Not only has the Government changed its mind, such is the hurried nature of its approach to this legislation, but quite frankly I do not think there has been any proper consideration given to the Bill at all. Obviously it is the worst schemozzle ever seen in a desperate attempt to raise $ 13m in a full tax year. I have no doubt that the Government will spend about $ 15m or $20m to gross the $13m. That is the first thing. The Government has not thought about this legislation at all. It should be tossed out lock, stock and barrel. No doubt we need some explanation from the Minister as to why the Government made a mistake in the first instance when it proposed the imposition of this penalty. Suddenly overnight it has decided, without even knowing what the regulations will be or what the offences will be, to jack up the penalty from $ 100 to $500.

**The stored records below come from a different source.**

[src/rtl/pipe_hazard_ctrl.sv]
// Pipeline hazard sequencer: produces per-stage enable/flush controls for
// load-use stalls, taken-branch flushes and multi-cycle data-memory freezes,
// and keeps a saturating count of stalled/frozen cycles.
module pipe_hazard_ctrl #(
  parameter int MEM_WAIT = 2,
  parameter int FWD_EN   = 1,
  parameter int CNT_W    = 16
) (
  input  logic             clk,
  input  logic             rst,
  input  logic [4:0]       id_src1,
  input  logic [4:0]       id_src2,
  input  logic             id_two_src,
  input  logic [4:0]       ex_dest,
  input  logic             ex_wb_en,
  input  logic             ex_mem_r_en,
  input  logic [4:0]       mem_dest,
  input  logic             mem_wb_en,
  input  logic             mem_r_en,
  input  logic             mem_w_en,
  input  logic             br_taken,
  output logic             pc_en,
  output logic             if2id_en,
  output logic             if2id_flush,
  output logic             id2ex_en,
  output logic             id2ex_flush,
  output logic             ex2mem_en,
  output logic             mem2wb_en,
  output logic             mem2wb_bubble,
  output logic             mem_busy,
  output logic [CNT_W-1:0] stall_cnt
);

  typedef enum logic [1:0] {ST_RUN, ST_WAIT, ST_DONE} state_t;

  // The first freeze cycle is spent in RUN, the last one in WAIT with cnt=0,
  // so WAIT is loaded with two fewer than the total freeze length.
  localparam int         WAIT_INIT_I = (MEM_WAIT >= 2) ? MEM_WAIT - 2 : 0;
  localparam logic [3:0] WAIT_INIT   = WAIT_INIT_I[3:0];
  localparam logic       HAS_WAIT    = (MEM_WAIT > 0);

  state_t           state_reg, state_next;
  logic [3:0]       cnt_reg, cnt_next;
  logic [CNT_W-1:0] stall_cnt_reg;

  logic             acc;
  logic             freeze;
  logic             hazard;
  logic [1:0][4:0]  wr_dest;
  logic [1:0]       wr_en;
  logic [1:0]       wr_match;

  assign acc    = mem_r_en | mem_w_en;
  assign freeze = ((state_reg == ST_RUN) && acc && HAS_WAIT) || (state_reg == ST_WAIT);

  // Writer 0 is the instruction in EX, writer 1 the one in MEM. With
  // forwarding only a load in EX can stall; without it, any EX or MEM writer can.
  assign wr_dest[0] = ex_dest;
  assign wr_dest[1] = mem_dest;
  assign wr_en[0]   = ex_wb_en & ((FWD_EN != 0) ? ex_mem_r_en : 1'b1);
  assign wr_en[1]   = mem_wb_en & (FWD_EN == 0);

  generate
    for (genvar gi = 0; gi < 2; gi++) begin : g_match
      assign wr_match[gi] = wr_en[gi] && (wr_dest[gi] != 5'd0) &&
                            ((wr_dest[gi] == id_src1) ||
                             (id_two_src && (wr_dest[gi] == id_src2)));
    end
  endgenerate

  assign hazard = |wr_match;

  // State, wait counter and stall counter registers.
  always_ff @(posedge clk) begin
    if (rst) begin
      state_reg     <= ST_RUN;
      cnt_reg       <= 4'd0;
      stall_cnt_reg <= '0;
    end else begin
      state_reg <= state_next;
      cnt_reg   <= cnt_next;
      if ((freeze || hazard) && (stall_cnt_reg != {CNT_W{1'b1}}))
        stall_cnt_reg <= stall_cnt_reg + CNT_W'(1);
    end
  end

  // Next-state logic for the memory-freeze sequencer.
  always_comb begin
    state_next = state_reg;
    cnt_next   = cnt_reg;
    case (state_reg)
      ST_RUN: begin
        if (acc && (MEM_WAIT >= 2)) begin
          state_next = ST_WAIT;
          cnt_next   = WAIT_INIT;
        end else if (acc && (MEM_WAIT == 1)) begin
          state_next = ST_DONE;
        end
      end
      ST_WAIT: begin
        if (cnt_reg == 4'd0) state_next = ST_DONE;
        else                 cnt_next   = cnt_reg - 4'd1;
      end
      // DONE lets the completed access advance once without retriggering.
      ST_DONE: state_next = ST_RUN;
      default: state_next = ST_RUN;
    endcase
  end

  // Prioritised pipeline controls: reset, freeze, hazard, branch, normal.
  always_comb begin
    pc_en         = 1'b1;
    if2id_en      = 1'b1;
    if2id_flush   = 1'b0;
    id2ex_en      = 1'b1;
    id2ex_flush   = 1'b0;
    ex2mem_en     = 1'b1;
    mem2wb_en     = 1'b1;
    mem2wb_bubble = 1'b0;
    mem_busy      = 1'b0;
    if (!rst) begin
      if (freeze) begin
        pc_en         = 1'b0;
        if2id_en      = 1'b0;
        id2ex_en      = 1'b0;
        ex2mem_en     = 1'b0;
        mem2wb_en     = 1'b0;
        mem2wb_bubble = 1'b1;
        mem_busy      = 1'b1;
      end else if (hazard) begin
        // Branch operands are not valid yet, so br_taken waits for the stall.
        pc_en       = 1'b0;
        if2id_en    = 1'b0;
        id2ex_flush = 1'b1;
      end else if (br_taken) begin
        if2id_flush = 1'b1;
      end
    end
  end

  assign stall_cnt = stall_cnt_reg;

endmodule
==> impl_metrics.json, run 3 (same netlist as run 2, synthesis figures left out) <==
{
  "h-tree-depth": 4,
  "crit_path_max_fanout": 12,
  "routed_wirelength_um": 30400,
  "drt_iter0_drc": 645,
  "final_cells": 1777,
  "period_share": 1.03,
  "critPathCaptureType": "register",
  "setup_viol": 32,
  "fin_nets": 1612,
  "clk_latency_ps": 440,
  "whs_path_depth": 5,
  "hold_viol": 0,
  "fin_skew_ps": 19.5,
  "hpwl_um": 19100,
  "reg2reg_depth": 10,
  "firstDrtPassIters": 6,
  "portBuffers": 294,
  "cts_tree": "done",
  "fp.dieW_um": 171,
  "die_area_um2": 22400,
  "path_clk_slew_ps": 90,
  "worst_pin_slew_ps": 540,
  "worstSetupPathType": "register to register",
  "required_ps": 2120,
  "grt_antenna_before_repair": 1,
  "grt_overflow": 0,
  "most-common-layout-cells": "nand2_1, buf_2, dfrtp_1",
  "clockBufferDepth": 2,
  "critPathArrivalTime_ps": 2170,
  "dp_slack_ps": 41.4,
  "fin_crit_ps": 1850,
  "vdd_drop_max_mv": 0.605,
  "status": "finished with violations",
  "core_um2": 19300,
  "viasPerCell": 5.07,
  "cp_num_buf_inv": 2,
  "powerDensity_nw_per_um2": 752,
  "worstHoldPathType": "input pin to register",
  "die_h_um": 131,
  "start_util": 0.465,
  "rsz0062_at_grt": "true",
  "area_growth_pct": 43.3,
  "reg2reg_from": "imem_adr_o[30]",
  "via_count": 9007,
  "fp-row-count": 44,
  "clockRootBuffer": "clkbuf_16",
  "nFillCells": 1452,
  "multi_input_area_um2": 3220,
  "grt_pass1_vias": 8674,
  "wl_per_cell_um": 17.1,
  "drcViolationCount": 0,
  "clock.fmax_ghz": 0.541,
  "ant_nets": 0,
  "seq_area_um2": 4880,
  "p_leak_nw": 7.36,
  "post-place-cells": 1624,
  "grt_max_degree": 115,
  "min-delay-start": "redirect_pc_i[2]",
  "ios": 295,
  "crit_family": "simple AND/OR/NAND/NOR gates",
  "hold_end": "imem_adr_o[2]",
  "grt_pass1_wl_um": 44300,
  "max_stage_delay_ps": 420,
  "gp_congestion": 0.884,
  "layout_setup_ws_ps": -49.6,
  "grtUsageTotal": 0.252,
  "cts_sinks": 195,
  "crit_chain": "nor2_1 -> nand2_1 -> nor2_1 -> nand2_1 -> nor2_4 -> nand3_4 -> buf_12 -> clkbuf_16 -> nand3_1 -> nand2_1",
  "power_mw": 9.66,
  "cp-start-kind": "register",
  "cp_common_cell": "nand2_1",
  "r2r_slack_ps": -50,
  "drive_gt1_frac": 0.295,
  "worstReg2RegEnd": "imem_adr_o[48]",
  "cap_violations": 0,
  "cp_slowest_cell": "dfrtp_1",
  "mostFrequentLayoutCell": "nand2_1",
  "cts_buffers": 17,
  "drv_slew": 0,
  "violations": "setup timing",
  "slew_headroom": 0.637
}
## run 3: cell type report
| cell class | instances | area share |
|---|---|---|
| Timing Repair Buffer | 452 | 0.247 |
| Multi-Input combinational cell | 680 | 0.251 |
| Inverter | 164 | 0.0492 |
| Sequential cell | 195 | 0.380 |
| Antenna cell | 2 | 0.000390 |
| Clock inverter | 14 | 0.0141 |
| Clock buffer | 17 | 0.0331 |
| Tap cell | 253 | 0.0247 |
--- src/rtl/mem_req_bridge_if.sv ---
// Signal bundle between the core memory port, the bridge and the SoC valid/ready bus.
// The bridge uses the master view; the core/bus environment uses the slave view.
interface mem_req_bridge_if;
  logic        core_valid;
  logic [31:0] core_addr;
  logic [31:0] core_wdata;
  logic [3:0]  core_wstrb;
  logic        core_ready;
  logic [31:0] core_rdata;
  logic        core_err;

  logic        bus_valid;
  logic [31:0] bus_addr;
  logic [31:0] bus_wdata;
  logic [3:0]  bus_wstrb;
  logic        bus_ready;
  logic [31:0] bus_rdata;

  modport master (
    input  core_valid, core_addr, core_wdata, core_wstrb,
    output core_ready, core_rdata, core_err,
    output bus_valid, bus_addr, bus_wdata, bus_wstrb,
    input  bus_ready, bus_rdata
  );

  modport slave (
    output core_valid, core_addr, core_wdata, core_wstrb,
    input  core_ready, core_rdata, core_err,
    input  bus_valid, bus_addr, bus_wdata, bus_wstrb,
    output bus_ready, bus_rdata
  );
endinterface

--- src/rtl/mem_req_bridge.sv ---
// Registered core-to-bus memory request bridge: one access per request, stable bus
// payload until accepted, one-cycle completion strobe, optional timeout watchdog.
module mem_req_bridge #(
  parameter int unsigned TIMEOUT_CYCLES = 0
) (
  input  logic             clk,
  input  logic             resetn,
  mem_req_bridge_if.master mem
);

  typedef enum logic [1:0] {
    ST_IDLE,
    ST_REQ,
    ST_DONE
  } state_e;

  localparam bit          WDOG_EN  = (TIMEOUT_CYCLES != 0);
  localparam logic [15:0] CNT_LAST = WDOG_EN ? 16'(TIMEOUT_CYCLES - 1) : '0;

  state_e      state_q, state_d;
  logic [31:0] addr_q, addr_d;
  logic [31:0] wdata_q, wdata_d;
  logic [3:0]  wstrb_q, wstrb_d;
  logic [31:0] rdata_q, rdata_d;
  logic        err_q, err_d;
  logic [15:0] cnt_q, cnt_d;

  always_ff @(posedge clk) begin
    if (!resetn) begin
      state_q <= ST_IDLE;
      addr_q  <= '0;
      wdata_q <= '0;
      wstrb_q <= '0;
      rdata_q <= '0;
      err_q   <= 1'b0;
      cnt_q   <= '0;
    end else begin
      state_q <= state_d;
      addr_q  <= addr_d;
      wdata_q <= wdata_d;
      wstrb_q <= wstrb_d;
      rdata_q <= rdata_d;
      err_q   <= err_d;
      cnt_q   <= cnt_d;
    end
  end

  always_comb begin
    state_d = state_q;
    addr_d  = addr_q;
    wdata_d = wdata_q;
    wstrb_d = wstrb_q;
    rdata_d = rdata_q;
    err_d   = err_q;
    cnt_d   = cnt_q;

    unique case (state_q)
      ST_IDLE: begin
        if (mem.core_valid) begin
          addr_d  = mem.core_addr;
          wdata_d = mem.core_wdata;
          wstrb_d = mem.core_wstrb;
          cnt_d   = '0;
          state_d = ST_REQ;
        end
      end

      ST_REQ: begin
        // A bus acknowledge wins over a watchdog expiry in the same cycle.
        if (mem.bus_ready) begin
          if (wstrb_q == '0) begin
            rdata_d = mem.bus_rdata;
          end
          err_d   = 1'b0;
          state_d = ST_DONE;
        end else if (WDOG_EN) begin
          if (cnt_q == CNT_LAST) begin
            if (wstrb_q == '0) begin
              rdata_d = '1;
            end
            err_d   = 1'b1;
            state_d = ST_DONE;
          end else begin
            cnt_d = cnt_q + 16'd1;
          end
        end
      end

      ST_DONE: begin
        state_d = ST_IDLE;
      end

      default: begin
        state_d = ST_IDLE;
      end
    endcase
  end

  assign mem.bus_valid  = (state_q == ST_REQ);
  assign mem.bus_addr   = addr_q;
  assign mem.bus_wdata  = wdata_q;
  assign mem.bus_wstrb  = wstrb_q;
  assign mem.core_ready = (state_q == ST_DONE);
  assign mem.core_rdata = rdata_q;
  assign mem.core_err   = err_q;

endmodule
[config.mk]
export PLATFORM = sky130hd
export DESIGN_NAME = rom_burst_arbiter
export DESIGN_NICKNAME = d
export VERILOG_FILES = /design/src/rtl/rom_burst_arbiter.sv
export SDC_FILE = /design/constraint.sdc
export NUM_CORES = 1
export LEC_CHECK = 0
export ABC_AREA = 1
export BUFFER_PORTS_ARGS = -buffer_cell sky130_fd_sc_hd__clkbuf_2
export CELL_PAD_IN_SITES_DETAIL_PLACEMENT = 0
export CELL_PAD_IN_SITES_GLOBAL_PLACEMENT = 1
export CORE_ASPECT_RATIO = 1.25
export CORE_MARGIN = 2
export CORE_UTILIZATION = 35
export DETAILED_ROUTE_END_ITERATION = 8
export GPL_ROUTABILITY_DRIVEN = 0
export MAX_ROUTING_LAYER = met4
export PLACE_DENSITY_LB_ADDON = 0.1
export RECOVER_POWER = 50
export SKIP_CTS_REPAIR_TIMING = 1
export SLEW_MARGIN = 20
export SYNTH_ARGS = -nofsm -noshare
export SYNTH_HDL_FRONTEND = slang
export SYNTH_SLANG_ARGS = --single-unit
[constraint.sdc]
create_clock -name clk -period 1.89 [get_ports clk]
set_input_delay 0.378 -clock clk [delete_from_list [all_inputs] [get_ports clk]]
set_output_delay 0.378 -clock clk [all_outputs]
set_load 0.005 [all_outputs]
File: config.mk
export PLATFORM = sky130hd
export DESIGN_NAME = uart_frame_rx
export DESIGN_NICKNAME = d
export VERILOG_FILES = /design/src/rtl/frame_pkg.sv /design/src/rtl/crc16_ccitt_byte.sv /design/src/rtl/uart_frame_rx.sv
export SDC_FILE = /design/constraint.sdc
export NUM_CORES = 1
export LEC_CHECK = 0
export ABC_AREA = 1
export CAP_MARGIN = 20
export CORE_UTILIZATION = 25
export CTS_BUF_LIST = sky130_fd_sc_hd__clkbuf_2 sky130_fd_sc_hd__clkbuf_4 sky130_fd_sc_hd__clkbuf_8
export DETAILED_ROUTE_END_ITERATION = 12
export PLACE_DENSITY = 0.46
export SLEW_MARGIN = 20
export SYNTH_ARGS = -nofsm -noshare
export SYNTH_HDL_FRONTEND = slang
export SYNTH_SLANG_ARGS = --single-unit
File: constraint.sdc
create_clock -name CLK -period 3.18 [get_ports CLK]
set_clock_uncertainty 0.15 [all_clocks]
set_input_delay 0.636 -clock CLK [delete_from_list [all_inputs] [get_ports CLK]]
set_output_delay 0.636 -clock CLK [all_outputs]
set_load 0.05 [all_outputs]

Let me ask this question of the Minister. Supposing an offence is committed by a tourist from one of the Arab oil countries or a tourist from Turkey or Japan and the person, a non-English speaking person, has shot through without paying the $10 tax. In the event that people are convicted and fined $100 under the Bill, or $500 under the amendment, does the Government propose to extradite these people from overseas? What proportion of potential offenders are likely to be people from other countries, including people who cannot speak the English language? It seems to me to be incredible that the Government has not thought out the legislation. The whole proposition is absurd. Do the extradition provisions in other legislation apply to this Bill? If not, by what process does the Government intend to apply the same kind of justice to people other than Australians as it intends to apply to people who reside in this country?

Mr MacKELLAR:
Minister for Immigration and Ethnic Affairs · Warringah · LP

– The honourable member for Robertson (Mr Cohen) and the honourable member for Hughes (Mr Les Johnson) raised the question of penalties. The honourable member for Robertson asked whether we would be harassing people. I repeat that that is certainly not the intention of the Government in this matter. As honourable members will have noticed, there is provision for departure stamps or exemption stamps to be issued. In those situations there is the possibility that people may seek to misuse those stamps in some way. I am advised by the AttorneyGeneral’s Department that the appropriate penalty, to bring this matter into line with similar legislation covering similar situations, is a maximum fine of $500. This is not an amount which must be charged. It is a maximum amount.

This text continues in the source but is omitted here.